GoDaddy said Friday that its network suffered a years-long security breach after unknown attackers stole the company’s source code, customer and employee login credentials, and redirected customers’ websites to malicious sites. You said you were able to install malware.
GoDaddy is one of the world’s largest domain registrars, with approximately 21 million customers and 2022 revenues of approximately $4 billion. In filings with the Securities and Exchange Commission on Thursday, the company said his three major security events, spanning from 2020 to 2022, were carried out by the same intruder.
“Based on our research, these incidents were part of a multi-year campaign by a group of advanced threat actors to install malware on our systems and to compromise some services within GoDaddy, among other things. We believe we have obtained a code to do so,” the company said. said. The filing said an investigation into the company is ongoing.
The most recent event occurred last December, when the attackers gained access to cPanel hosting servers that customers use to host websites hosted by GoDaddy. The attacker then installed malware on the server and “intermittently redirected her website of random customers to a malicious site.”
In a separate statement released Thursday, a company official said, “There is evidence that this incident was carried out by a highly organized group targeting hosting services like GoDaddy, and law enforcement agencies I have also confirmed,” he said. “According to the information we have received, their apparent goal is to infect websites and servers with malware to conduct phishing campaigns, malware distribution, and other malicious activities.”
In another event in March 2020, the attackers obtained login credentials that allowed access to a “small number” of employee accounts and approximately 28,000 customer hosting accounts. The hosting login credentials did not allow access to the customer’s main girlfriend’s GoDaddy account. The breach was revealed in a notice sent to affected customers in May 2020. The company said Thursday that the Federal Trade Commission is responding to subpoenas related to the incidents he issued in July 2020 and he issued in October 2021.
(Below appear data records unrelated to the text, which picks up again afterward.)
[src/logic/ppc_pkg.sv]
`default_nettype none

package ppc_pkg;

    localparam int RS_ID_WIDTH = 6;

    // Big-endian bit numbering as in the PowerPC books
    typedef logic [0:31] word_t;
    typedef logic [0:4] reg_addr_t;
    typedef logic [0:RS_ID_WIDTH-1] rs_id_t;
    typedef logic [0:5] opcode_t;
    typedef logic [0:9] ext_opcode_t;

    // Primary opcodes
    localparam opcode_t OPC_ADDI = 6'd14;
    localparam opcode_t OPC_ORI = 6'd24;
    localparam opcode_t OPC_XORI = 6'd26;
    localparam opcode_t OPC_EXT = 6'd31;

    // Extended opcodes under primary opcode 31
    localparam ext_opcode_t XO_ADD = 10'd266;
    localparam ext_opcode_t XO_SUBF = 10'd40;
    localparam ext_opcode_t XO_AND = 10'd28;
    localparam ext_opcode_t XO_OR = 10'd444;
    localparam ext_opcode_t XO_XOR = 10'd316;

    typedef enum logic [1:0] {
        UNIT_NONE,
        UNIT_ADD_SUB,
        UNIT_LOG
    } unit_e;

    typedef enum logic [2:0] {
        OP_ADD,
        OP_SUBF,
        OP_AND,
        OP_OR,
        OP_XOR
    } fx_op_e;

    typedef struct packed {
        unit_e unit;
        fx_op_e op;
        reg_addr_t op1_addr;
        reg_addr_t op2_addr;
        reg_addr_t result_addr;
        logic op2_use_imm;
        logic op1_is_zero;
        word_t immediate;
    } decode_t;

    // rs_id names the producer while valid is low
    typedef struct packed {
        word_t value;
        logic valid;
        rs_id_t rs_id;
    } operand_t;

    typedef struct packed {
        logic valid;
        rs_id_t rs_id;
        reg_addr_t result_addr;
        word_t value;
    } result_bus_t;

    typedef struct packed {
        rs_id_t rs_id;
        reg_addr_t result_addr;
        word_t value;
    } unit_result_t;

endpackage

`default_nettype wire

[src/logic/dispatcher.sv]
`timescale 1ns/1ps
`default_nettype none

module dispatcher
    import ppc_pkg::*;
(
    input wire logic decode_valid,
    output logic decode_ready,
    input wire decode_t decode,

    output logic add_sub_valid,
    input wire logic add_sub_ready,
    input wire rs_id_t add_sub_id,

    output logic log_valid,
    input wire logic log_ready,
    input wire rs_id_t log_id,

    output logic gpr_update_enable,
    output reg_addr_t gpr_update_addr,
    output rs_id_t gpr_update_rs_id
);

    assign gpr_update_addr = decode.result_addr;

    always_comb begin
        add_sub_valid = 1'b0;
        log_valid = 1'b0;
        // Unsupported words are simply dropped
        decode_ready = 1'b1;
        gpr_update_enable = 1'b0;
        gpr_update_rs_id = add_sub_id;
        case (decode.unit)
            UNIT_ADD_SUB: begin
                decode_ready = add_sub_ready;
                add_sub_valid = decode_valid & add_sub_ready;
                gpr_update_enable = decode_valid & add_sub_ready;
            end
            UNIT_LOG: begin
                decode_ready = log_ready;
                log_valid = decode_valid & log_ready;
                gpr_update_enable = decode_valid & log_ready;
                gpr_update_rs_id = log_id;
            end
            default: ;
        endcase
    end

endmodule

`default_nettype wire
GoDaddy discovered another incident in November 2021 in which a threat actor obtained a password that allowed access to the source code of GoDaddy’s Managed WordPress service, which uses a WordPress content management system to streamline the creation and management of customer sites. Did. Since her September of that year, unauthorized third parties have used access to access the WordPress administrator accounts, FTP accounts, and email addresses of her 1.2 million current and inactive managed WordPress customers. I have obtained the login credentials for . GoDaddy disclosed the breach on November 22, 2021.
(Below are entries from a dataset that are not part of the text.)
File: config.mk
export PLATFORM = sky130hd
export DESIGN_NAME = gp_reg_file
export DESIGN_NICKNAME = d
export VERILOG_FILES = /design/src/logic/ppc_pkg.sv /design/src/logic/gp_reg_file.sv
export SDC_FILE = /design/constraint.sdc
export NUM_CORES = 2
export LEC_CHECK = 0
export BUFFER_PORTS_ARGS = -buffer_cell sky130_fd_sc_hd__buf_2
export CORE_ASPECT_RATIO = 0.6
export CORE_MARGIN = 2
export CORE_UTILIZATION = 64
export CTS_CLUSTER_DIAMETER = 200
export CTS_CLUSTER_SIZE = 14
export DETAILED_ROUTE_END_ITERATION = 10
export GPL_TIMING_DRIVEN = 0
export PLACE_DENSITY = 0.81
export SLEW_MARGIN = 15
export SYNTH_ARGS = -nofsm -noshare
export SYNTH_HDL_FRONTEND = slang
export SYNTH_SLANG_ARGS = --single-unit
File: constraint.sdc
create_clock -name clk -period 5.45 [get_ports clk]
set_input_delay 0.545 -clock clk [delete_from_list [all_inputs] [get_ports clk]]
set_output_delay 0.545 -clock clk [all_outputs]
set_load 0.02 [all_outputs]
Over the years, security lapses and vulnerabilities have resulted in a series of questionable events involving the vast number of sites hosted by GoDaddy. For example, in 2019, a misconfiguration of GoDaddy’s domain name system services led to hackers hijacking a number of his websites owned by his Expedia, Yelp, Mozilla, etc., and using them to destroy buildings and I was able to release a ransom note threatening to blow up the school. A vulnerability in DNS exploited by hackers came to light three years ago.
Also in 2019, research campaigns using hundreds of compromised GoDaddy customer accounts to create 15,000 websites and publish spam promoting weight loss products and other products promising miraculous results person discovered.